* ABOUT THIS TASK: Using the records below, quote only the span that opens with the line containing "sky130_fd_sc_hd__dfrtp_1: 78" and closes with the line containing "tap,133,0.0252", exactly and inclusively.

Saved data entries
########

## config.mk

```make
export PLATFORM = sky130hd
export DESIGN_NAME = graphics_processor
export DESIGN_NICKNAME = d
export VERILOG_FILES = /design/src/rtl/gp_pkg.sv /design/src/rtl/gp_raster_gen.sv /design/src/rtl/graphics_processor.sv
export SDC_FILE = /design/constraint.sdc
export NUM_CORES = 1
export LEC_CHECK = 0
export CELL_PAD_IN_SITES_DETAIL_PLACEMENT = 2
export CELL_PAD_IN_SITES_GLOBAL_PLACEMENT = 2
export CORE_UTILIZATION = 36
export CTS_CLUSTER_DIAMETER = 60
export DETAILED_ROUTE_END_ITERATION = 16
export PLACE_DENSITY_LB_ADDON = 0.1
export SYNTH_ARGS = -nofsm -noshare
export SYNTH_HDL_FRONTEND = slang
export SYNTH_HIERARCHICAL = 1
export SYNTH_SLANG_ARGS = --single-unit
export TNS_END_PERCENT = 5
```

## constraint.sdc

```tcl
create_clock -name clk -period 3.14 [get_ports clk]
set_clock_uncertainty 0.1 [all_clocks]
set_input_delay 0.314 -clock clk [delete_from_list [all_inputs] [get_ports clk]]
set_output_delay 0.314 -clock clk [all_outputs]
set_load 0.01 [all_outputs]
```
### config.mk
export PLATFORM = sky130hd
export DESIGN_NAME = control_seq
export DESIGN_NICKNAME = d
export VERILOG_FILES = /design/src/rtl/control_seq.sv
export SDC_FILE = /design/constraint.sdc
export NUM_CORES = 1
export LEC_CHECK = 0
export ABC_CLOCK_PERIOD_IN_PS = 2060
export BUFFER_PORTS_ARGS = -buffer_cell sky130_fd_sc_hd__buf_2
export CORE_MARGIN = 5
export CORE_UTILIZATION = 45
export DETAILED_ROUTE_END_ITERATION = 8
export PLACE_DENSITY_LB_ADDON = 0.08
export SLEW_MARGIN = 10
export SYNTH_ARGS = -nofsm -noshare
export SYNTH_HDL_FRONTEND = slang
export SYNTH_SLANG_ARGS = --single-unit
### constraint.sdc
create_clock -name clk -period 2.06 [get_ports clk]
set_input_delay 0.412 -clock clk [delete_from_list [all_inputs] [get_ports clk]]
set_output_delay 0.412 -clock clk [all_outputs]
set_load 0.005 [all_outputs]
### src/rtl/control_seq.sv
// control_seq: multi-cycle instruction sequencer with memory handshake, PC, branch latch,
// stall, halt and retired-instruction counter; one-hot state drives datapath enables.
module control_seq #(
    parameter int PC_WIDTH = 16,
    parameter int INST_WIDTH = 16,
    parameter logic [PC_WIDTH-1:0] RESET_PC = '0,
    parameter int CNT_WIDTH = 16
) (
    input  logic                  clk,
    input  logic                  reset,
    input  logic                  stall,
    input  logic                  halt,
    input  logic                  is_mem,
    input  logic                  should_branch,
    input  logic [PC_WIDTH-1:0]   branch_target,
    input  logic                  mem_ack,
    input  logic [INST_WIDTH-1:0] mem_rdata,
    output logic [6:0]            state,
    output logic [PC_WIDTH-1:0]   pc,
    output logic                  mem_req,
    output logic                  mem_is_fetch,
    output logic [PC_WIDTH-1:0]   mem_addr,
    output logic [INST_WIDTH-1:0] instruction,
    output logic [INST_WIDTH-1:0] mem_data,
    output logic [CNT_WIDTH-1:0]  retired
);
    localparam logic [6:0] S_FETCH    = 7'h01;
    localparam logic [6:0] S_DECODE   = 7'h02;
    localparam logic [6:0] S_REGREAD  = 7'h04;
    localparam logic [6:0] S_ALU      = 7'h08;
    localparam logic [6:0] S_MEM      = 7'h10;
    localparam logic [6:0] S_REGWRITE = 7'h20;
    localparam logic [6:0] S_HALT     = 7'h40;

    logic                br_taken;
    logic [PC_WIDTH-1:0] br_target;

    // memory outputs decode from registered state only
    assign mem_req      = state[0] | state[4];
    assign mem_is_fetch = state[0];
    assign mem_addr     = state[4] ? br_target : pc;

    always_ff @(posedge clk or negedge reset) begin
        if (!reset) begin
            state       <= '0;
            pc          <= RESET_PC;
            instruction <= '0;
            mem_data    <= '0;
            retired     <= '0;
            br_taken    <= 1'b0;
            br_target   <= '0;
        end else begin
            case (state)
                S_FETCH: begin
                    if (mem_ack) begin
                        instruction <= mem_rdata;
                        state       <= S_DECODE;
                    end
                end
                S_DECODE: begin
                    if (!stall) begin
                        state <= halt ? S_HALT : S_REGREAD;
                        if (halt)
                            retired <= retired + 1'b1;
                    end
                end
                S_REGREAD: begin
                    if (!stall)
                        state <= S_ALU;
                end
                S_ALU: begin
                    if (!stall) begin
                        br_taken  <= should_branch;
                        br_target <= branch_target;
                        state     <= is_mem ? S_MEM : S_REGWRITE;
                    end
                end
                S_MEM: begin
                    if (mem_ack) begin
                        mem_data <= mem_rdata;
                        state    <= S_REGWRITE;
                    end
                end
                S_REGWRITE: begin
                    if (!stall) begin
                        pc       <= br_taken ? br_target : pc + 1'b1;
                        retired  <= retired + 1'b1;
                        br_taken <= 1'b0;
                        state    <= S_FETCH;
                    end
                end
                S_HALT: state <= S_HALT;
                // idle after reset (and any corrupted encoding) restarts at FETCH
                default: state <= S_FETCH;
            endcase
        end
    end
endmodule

########

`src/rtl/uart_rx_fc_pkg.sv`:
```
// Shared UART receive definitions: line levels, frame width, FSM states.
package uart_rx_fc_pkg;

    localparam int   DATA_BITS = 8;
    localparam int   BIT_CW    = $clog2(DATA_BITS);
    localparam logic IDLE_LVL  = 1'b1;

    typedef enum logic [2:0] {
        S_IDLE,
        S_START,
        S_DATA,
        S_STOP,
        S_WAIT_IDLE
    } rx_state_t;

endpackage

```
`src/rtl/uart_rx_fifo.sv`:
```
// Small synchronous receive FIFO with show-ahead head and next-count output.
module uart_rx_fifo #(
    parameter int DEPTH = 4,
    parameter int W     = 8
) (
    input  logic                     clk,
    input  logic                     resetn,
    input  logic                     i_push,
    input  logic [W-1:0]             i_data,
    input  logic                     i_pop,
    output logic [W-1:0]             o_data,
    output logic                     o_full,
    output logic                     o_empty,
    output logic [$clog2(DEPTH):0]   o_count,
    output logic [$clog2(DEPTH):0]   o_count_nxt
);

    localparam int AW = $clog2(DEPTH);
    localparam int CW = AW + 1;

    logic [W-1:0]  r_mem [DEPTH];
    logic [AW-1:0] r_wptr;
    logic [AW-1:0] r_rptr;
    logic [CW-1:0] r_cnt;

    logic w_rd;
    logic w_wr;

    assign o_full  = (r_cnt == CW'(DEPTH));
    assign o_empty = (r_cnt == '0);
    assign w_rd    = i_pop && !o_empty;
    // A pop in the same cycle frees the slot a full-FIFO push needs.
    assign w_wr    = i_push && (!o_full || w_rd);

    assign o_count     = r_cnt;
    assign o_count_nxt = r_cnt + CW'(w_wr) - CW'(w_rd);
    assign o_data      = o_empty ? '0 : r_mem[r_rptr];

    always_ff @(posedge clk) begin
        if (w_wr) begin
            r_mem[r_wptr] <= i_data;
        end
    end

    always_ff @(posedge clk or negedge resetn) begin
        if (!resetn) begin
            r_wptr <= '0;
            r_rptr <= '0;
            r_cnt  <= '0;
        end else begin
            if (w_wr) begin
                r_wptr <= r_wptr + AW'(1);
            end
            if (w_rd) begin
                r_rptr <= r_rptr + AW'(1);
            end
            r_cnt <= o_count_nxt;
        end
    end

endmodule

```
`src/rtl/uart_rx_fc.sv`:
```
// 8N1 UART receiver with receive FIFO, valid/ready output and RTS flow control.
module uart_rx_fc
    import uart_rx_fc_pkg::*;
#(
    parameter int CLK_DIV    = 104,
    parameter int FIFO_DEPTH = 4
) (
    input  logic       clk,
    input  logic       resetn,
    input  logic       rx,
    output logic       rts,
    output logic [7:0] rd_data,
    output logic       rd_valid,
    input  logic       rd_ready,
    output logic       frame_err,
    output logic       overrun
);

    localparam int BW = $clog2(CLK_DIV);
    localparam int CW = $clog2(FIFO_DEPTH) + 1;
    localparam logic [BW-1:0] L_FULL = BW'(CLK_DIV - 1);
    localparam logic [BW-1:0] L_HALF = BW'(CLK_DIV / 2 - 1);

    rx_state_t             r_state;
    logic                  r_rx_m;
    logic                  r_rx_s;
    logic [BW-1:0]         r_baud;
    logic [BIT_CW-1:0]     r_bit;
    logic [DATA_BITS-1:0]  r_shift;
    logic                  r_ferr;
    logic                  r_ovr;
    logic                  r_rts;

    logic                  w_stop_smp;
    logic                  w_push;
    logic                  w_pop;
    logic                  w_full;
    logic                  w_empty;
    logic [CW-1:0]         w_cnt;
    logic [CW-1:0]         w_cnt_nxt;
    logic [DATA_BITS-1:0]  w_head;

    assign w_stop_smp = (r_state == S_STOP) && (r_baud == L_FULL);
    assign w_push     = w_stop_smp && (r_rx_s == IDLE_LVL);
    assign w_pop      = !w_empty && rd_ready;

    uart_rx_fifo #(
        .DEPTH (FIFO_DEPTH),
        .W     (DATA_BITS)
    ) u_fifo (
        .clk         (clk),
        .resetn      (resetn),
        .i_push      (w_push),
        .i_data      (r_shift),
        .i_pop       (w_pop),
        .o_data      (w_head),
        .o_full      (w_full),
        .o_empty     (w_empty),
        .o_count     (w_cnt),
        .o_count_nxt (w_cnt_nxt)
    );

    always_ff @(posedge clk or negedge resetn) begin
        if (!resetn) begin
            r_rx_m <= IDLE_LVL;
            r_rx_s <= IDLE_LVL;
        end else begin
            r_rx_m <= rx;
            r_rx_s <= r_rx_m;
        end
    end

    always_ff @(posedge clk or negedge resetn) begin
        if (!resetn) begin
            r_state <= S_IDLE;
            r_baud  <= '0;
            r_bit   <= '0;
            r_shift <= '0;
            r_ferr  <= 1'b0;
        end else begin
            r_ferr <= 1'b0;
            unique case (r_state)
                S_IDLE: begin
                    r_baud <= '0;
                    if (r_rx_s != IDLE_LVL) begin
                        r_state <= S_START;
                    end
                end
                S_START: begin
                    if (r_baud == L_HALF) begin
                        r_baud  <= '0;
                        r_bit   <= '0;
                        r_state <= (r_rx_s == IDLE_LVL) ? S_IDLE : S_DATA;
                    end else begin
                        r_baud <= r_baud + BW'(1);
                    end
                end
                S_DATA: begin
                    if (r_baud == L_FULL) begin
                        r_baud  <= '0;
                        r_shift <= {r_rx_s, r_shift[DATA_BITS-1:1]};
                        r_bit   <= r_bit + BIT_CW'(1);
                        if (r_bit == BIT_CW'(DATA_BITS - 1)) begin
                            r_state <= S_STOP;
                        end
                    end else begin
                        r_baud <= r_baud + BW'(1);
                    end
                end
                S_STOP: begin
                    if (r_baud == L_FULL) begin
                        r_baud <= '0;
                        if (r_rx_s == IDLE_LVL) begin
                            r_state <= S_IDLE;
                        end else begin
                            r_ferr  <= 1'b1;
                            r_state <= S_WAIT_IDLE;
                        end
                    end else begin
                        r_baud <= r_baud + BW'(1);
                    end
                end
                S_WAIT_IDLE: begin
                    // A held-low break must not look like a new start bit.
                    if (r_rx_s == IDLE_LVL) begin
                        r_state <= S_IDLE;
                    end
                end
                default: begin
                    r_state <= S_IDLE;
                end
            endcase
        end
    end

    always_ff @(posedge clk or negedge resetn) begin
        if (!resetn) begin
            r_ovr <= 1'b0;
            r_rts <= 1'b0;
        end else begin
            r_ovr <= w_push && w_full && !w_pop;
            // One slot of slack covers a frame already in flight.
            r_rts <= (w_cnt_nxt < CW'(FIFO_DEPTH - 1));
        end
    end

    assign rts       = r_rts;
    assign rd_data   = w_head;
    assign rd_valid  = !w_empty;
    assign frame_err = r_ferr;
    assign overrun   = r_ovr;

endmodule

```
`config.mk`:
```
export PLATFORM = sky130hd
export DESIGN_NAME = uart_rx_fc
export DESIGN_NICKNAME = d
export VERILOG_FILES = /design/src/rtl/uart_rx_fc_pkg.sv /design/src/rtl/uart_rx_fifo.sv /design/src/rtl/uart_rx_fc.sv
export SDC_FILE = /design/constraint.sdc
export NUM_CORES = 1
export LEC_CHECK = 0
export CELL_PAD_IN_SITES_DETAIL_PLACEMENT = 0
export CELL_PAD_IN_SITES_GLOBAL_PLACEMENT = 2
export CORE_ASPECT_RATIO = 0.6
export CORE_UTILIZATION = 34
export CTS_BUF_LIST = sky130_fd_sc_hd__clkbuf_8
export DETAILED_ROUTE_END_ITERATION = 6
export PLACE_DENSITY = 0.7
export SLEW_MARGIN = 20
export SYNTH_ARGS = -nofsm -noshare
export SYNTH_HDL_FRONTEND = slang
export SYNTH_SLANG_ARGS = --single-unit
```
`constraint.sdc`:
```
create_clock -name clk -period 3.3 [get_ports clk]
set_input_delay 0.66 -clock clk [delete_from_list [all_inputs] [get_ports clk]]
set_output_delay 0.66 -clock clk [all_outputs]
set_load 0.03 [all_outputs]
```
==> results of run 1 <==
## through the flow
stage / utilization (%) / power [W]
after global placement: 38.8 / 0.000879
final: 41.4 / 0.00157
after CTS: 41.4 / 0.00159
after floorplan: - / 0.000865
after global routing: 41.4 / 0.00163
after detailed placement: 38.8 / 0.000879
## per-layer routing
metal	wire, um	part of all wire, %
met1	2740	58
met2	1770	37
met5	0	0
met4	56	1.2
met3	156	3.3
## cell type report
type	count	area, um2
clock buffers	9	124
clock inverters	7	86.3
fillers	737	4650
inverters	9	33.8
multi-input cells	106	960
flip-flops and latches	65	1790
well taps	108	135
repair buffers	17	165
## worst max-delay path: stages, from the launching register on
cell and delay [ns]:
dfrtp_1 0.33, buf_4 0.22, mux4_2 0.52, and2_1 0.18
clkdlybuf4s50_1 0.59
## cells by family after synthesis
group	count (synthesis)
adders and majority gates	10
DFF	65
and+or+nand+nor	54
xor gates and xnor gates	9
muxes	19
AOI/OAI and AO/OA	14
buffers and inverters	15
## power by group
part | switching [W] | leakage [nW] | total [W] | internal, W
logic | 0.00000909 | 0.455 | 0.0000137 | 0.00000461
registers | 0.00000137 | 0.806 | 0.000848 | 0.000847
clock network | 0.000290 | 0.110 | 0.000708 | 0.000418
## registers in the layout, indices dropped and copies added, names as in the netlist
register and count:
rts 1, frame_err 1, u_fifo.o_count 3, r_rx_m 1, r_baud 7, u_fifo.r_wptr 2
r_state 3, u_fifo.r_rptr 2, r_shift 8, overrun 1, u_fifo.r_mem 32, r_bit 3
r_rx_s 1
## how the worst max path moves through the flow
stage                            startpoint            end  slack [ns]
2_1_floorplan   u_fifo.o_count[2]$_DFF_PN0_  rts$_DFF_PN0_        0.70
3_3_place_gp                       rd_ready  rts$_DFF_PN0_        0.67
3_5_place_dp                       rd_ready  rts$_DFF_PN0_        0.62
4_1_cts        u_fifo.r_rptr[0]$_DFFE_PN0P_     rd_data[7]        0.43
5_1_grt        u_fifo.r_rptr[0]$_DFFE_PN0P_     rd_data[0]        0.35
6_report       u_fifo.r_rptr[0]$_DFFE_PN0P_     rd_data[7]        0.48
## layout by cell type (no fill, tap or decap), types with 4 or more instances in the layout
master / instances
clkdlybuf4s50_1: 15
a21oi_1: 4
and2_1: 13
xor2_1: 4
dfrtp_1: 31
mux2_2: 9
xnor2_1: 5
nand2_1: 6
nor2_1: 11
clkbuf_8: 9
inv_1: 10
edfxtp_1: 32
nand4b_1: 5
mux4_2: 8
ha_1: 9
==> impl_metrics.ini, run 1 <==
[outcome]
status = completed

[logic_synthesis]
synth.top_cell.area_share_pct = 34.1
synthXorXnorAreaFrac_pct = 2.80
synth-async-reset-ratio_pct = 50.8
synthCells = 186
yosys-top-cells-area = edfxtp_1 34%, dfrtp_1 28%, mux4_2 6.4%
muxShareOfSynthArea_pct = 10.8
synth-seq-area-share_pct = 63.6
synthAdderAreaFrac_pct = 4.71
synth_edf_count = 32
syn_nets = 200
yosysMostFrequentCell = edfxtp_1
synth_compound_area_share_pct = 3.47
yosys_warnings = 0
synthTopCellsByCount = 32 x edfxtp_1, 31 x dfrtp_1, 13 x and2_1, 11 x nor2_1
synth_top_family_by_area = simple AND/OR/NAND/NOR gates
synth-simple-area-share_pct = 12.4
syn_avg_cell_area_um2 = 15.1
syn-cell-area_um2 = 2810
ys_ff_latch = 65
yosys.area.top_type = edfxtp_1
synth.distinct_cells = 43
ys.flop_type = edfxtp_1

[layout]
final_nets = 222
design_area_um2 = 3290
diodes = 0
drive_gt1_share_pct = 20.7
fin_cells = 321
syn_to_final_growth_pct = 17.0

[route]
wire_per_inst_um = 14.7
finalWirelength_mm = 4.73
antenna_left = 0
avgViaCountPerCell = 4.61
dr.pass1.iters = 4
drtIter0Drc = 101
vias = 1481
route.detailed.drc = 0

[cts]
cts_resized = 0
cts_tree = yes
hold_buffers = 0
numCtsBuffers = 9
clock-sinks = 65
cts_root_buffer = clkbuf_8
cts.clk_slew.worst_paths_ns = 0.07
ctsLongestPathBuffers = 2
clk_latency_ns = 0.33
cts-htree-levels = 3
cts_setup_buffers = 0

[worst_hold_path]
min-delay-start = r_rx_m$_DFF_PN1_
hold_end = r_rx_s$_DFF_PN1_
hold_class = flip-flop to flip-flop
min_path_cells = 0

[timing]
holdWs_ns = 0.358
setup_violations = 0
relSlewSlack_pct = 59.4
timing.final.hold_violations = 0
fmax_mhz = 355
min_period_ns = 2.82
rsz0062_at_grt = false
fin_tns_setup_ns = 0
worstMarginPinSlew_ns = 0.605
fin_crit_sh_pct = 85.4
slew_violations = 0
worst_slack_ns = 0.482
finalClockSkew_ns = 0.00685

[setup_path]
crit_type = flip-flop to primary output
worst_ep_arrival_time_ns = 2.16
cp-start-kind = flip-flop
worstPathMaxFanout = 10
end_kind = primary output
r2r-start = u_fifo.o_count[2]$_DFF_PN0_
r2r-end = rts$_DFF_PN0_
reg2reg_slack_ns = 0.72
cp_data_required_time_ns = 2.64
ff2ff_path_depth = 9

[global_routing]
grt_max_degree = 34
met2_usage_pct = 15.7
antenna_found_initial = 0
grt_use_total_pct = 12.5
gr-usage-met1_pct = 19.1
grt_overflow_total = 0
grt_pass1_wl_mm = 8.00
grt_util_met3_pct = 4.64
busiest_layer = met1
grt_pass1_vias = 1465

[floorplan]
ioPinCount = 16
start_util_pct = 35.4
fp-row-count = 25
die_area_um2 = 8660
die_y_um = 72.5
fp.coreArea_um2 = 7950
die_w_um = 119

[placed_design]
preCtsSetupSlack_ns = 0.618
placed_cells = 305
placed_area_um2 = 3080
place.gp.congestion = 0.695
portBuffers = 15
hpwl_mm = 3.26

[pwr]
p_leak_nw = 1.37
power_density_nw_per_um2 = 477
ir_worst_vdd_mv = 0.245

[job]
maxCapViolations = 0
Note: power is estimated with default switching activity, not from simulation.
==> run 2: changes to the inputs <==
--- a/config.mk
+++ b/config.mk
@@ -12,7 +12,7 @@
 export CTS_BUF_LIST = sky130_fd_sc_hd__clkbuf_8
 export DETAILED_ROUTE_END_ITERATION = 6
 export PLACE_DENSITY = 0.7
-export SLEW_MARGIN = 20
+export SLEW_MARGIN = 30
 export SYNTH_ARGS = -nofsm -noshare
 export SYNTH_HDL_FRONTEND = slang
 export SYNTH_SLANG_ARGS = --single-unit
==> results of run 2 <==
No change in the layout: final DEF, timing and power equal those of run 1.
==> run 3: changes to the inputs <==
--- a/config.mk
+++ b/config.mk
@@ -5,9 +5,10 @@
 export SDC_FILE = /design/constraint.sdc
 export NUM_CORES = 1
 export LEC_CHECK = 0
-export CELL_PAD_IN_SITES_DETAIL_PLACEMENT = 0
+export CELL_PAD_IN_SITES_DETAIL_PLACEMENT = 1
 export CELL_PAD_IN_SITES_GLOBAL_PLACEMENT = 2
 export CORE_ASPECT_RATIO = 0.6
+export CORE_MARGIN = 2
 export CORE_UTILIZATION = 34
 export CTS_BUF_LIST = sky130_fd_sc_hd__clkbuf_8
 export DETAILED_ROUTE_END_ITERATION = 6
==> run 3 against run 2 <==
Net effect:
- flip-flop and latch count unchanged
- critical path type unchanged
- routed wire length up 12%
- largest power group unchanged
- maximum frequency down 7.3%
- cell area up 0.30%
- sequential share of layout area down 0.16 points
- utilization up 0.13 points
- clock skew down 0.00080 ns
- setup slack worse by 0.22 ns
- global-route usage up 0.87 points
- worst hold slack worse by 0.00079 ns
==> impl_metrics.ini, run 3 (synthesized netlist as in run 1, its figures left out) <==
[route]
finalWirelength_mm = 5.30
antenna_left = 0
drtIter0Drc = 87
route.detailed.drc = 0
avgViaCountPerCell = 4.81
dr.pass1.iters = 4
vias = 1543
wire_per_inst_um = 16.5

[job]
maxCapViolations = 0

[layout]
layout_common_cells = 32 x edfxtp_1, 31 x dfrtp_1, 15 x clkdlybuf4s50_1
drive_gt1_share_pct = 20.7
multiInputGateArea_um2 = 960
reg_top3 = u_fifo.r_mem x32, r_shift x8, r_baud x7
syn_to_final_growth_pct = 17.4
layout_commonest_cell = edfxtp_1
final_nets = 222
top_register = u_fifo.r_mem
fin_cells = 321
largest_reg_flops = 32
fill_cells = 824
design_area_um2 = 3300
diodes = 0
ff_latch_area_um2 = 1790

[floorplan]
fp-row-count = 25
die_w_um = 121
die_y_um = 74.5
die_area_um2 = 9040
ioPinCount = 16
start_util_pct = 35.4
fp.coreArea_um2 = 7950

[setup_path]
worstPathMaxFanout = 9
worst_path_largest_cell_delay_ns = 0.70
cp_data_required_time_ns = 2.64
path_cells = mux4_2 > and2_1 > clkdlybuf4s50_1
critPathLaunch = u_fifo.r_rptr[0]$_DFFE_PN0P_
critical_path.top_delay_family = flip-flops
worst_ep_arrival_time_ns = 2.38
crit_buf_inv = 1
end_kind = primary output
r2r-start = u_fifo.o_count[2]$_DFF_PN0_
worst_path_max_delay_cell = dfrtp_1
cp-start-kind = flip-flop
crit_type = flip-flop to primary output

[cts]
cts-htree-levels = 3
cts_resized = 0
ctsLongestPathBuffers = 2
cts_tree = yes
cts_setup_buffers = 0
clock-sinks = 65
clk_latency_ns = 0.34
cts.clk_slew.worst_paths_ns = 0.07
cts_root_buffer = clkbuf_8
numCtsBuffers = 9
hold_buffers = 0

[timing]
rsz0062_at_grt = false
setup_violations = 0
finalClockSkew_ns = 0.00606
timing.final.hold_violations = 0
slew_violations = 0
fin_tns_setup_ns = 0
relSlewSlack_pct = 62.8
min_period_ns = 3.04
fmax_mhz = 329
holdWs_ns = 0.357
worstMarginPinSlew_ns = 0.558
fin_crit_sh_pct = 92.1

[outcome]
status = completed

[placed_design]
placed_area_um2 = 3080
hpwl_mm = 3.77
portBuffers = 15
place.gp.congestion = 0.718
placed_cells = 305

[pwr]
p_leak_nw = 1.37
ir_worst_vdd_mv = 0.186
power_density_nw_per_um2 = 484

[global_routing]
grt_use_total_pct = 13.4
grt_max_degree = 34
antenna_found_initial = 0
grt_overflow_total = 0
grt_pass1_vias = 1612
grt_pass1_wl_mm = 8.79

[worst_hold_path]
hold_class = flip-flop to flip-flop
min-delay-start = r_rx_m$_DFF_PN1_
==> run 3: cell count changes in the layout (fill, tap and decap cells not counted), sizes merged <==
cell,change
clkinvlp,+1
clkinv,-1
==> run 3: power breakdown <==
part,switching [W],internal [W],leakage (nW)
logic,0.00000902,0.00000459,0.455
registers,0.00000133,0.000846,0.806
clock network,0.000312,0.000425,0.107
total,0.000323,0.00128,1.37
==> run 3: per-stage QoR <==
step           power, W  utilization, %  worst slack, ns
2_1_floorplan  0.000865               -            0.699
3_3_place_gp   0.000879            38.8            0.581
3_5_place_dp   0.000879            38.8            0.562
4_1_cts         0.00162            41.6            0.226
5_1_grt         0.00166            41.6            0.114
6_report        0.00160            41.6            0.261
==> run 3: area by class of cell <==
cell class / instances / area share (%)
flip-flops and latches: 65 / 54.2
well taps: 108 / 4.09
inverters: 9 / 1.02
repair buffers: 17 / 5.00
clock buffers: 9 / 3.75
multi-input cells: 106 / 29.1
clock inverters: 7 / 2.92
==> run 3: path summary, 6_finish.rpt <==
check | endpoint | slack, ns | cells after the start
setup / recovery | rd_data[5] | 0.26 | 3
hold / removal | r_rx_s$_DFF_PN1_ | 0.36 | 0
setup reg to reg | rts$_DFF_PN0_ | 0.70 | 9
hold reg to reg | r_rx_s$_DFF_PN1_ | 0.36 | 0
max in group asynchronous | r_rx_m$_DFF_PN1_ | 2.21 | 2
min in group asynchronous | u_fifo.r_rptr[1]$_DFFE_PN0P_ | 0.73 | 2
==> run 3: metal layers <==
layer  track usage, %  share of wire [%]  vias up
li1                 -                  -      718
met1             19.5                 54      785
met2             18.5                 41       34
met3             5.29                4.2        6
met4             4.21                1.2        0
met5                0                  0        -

########

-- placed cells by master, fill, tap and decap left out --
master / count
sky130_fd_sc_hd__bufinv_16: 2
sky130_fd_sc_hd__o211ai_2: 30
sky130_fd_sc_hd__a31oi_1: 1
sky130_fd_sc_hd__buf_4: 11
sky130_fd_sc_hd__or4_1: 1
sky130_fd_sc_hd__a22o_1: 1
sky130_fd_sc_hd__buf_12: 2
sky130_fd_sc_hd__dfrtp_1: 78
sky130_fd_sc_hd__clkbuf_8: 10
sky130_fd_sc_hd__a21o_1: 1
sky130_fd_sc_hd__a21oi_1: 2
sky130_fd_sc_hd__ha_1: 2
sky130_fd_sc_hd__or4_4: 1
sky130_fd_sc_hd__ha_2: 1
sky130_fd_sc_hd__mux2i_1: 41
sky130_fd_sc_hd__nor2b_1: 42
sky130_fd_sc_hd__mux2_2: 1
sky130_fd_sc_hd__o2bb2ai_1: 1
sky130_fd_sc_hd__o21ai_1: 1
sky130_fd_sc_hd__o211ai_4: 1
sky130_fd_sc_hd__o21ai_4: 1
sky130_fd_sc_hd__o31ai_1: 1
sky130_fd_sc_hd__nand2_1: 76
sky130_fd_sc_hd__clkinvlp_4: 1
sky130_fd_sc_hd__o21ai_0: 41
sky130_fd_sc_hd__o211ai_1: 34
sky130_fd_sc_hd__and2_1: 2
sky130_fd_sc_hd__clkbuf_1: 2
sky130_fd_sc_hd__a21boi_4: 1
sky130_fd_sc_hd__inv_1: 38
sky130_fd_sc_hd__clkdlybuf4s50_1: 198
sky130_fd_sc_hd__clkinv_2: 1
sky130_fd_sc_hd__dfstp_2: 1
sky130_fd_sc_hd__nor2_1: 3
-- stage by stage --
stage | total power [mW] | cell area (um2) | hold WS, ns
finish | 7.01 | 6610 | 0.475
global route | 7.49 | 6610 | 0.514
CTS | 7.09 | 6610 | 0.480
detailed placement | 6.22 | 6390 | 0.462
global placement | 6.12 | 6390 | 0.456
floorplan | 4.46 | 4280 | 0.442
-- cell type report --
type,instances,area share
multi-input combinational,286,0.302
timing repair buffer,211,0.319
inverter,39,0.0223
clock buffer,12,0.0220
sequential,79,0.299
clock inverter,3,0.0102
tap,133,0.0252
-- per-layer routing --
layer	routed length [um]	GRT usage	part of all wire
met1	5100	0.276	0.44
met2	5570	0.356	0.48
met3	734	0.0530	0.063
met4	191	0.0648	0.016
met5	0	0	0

########

* EXPECTED ANSWER:
sky130_fd_sc_hd__dfrtp_1: 78
sky130_fd_sc_hd__clkbuf_8: 10
sky130_fd_sc_hd__a21o_1: 1
sky130_fd_sc_hd__a21oi_1: 2
sky130_fd_sc_hd__ha_1: 2
sky130_fd_sc_hd__or4_4: 1
sky130_fd_sc_hd__ha_2: 1
sky130_fd_sc_hd__mux2i_1: 41
sky130_fd_sc_hd__nor2b_1: 42
sky130_fd_sc_hd__mux2_2: 1
sky130_fd_sc_hd__o2bb2ai_1: 1
sky130_fd_sc_hd__o21ai_1: 1
sky130_fd_sc_hd__o211ai_4: 1
sky130_fd_sc_hd__o21ai_4: 1
sky130_fd_sc_hd__o31ai_1: 1
sky130_fd_sc_hd__nand2_1: 76
sky130_fd_sc_hd__clkinvlp_4: 1
sky130_fd_sc_hd__o21ai_0: 41
sky130_fd_sc_hd__o211ai_1: 34
sky130_fd_sc_hd__and2_1: 2
sky130_fd_sc_hd__clkbuf_1: 2
sky130_fd_sc_hd__a21boi_4: 1
sky130_fd_sc_hd__inv_1: 38
sky130_fd_sc_hd__clkdlybuf4s50_1: 198
sky130_fd_sc_hd__clkinv_2: 1
sky130_fd_sc_hd__dfstp_2: 1
sky130_fd_sc_hd__nor2_1: 3
-- stage by stage --
stage | total power [mW] | cell area (um2) | hold WS, ns
finish | 7.01 | 6610 | 0.475
global route | 7.49 | 6610 | 0.514
CTS | 7.09 | 6610 | 0.480
detailed placement | 6.22 | 6390 | 0.462
global placement | 6.12 | 6390 | 0.456
floorplan | 4.46 | 4280 | 0.442
-- cell type report --
type,instances,area share
multi-input combinational,286,0.302
timing repair buffer,211,0.319
inverter,39,0.0223
clock buffer,12,0.0220
sequential,79,0.299
clock inverter,3,0.0102
tap,133,0.0252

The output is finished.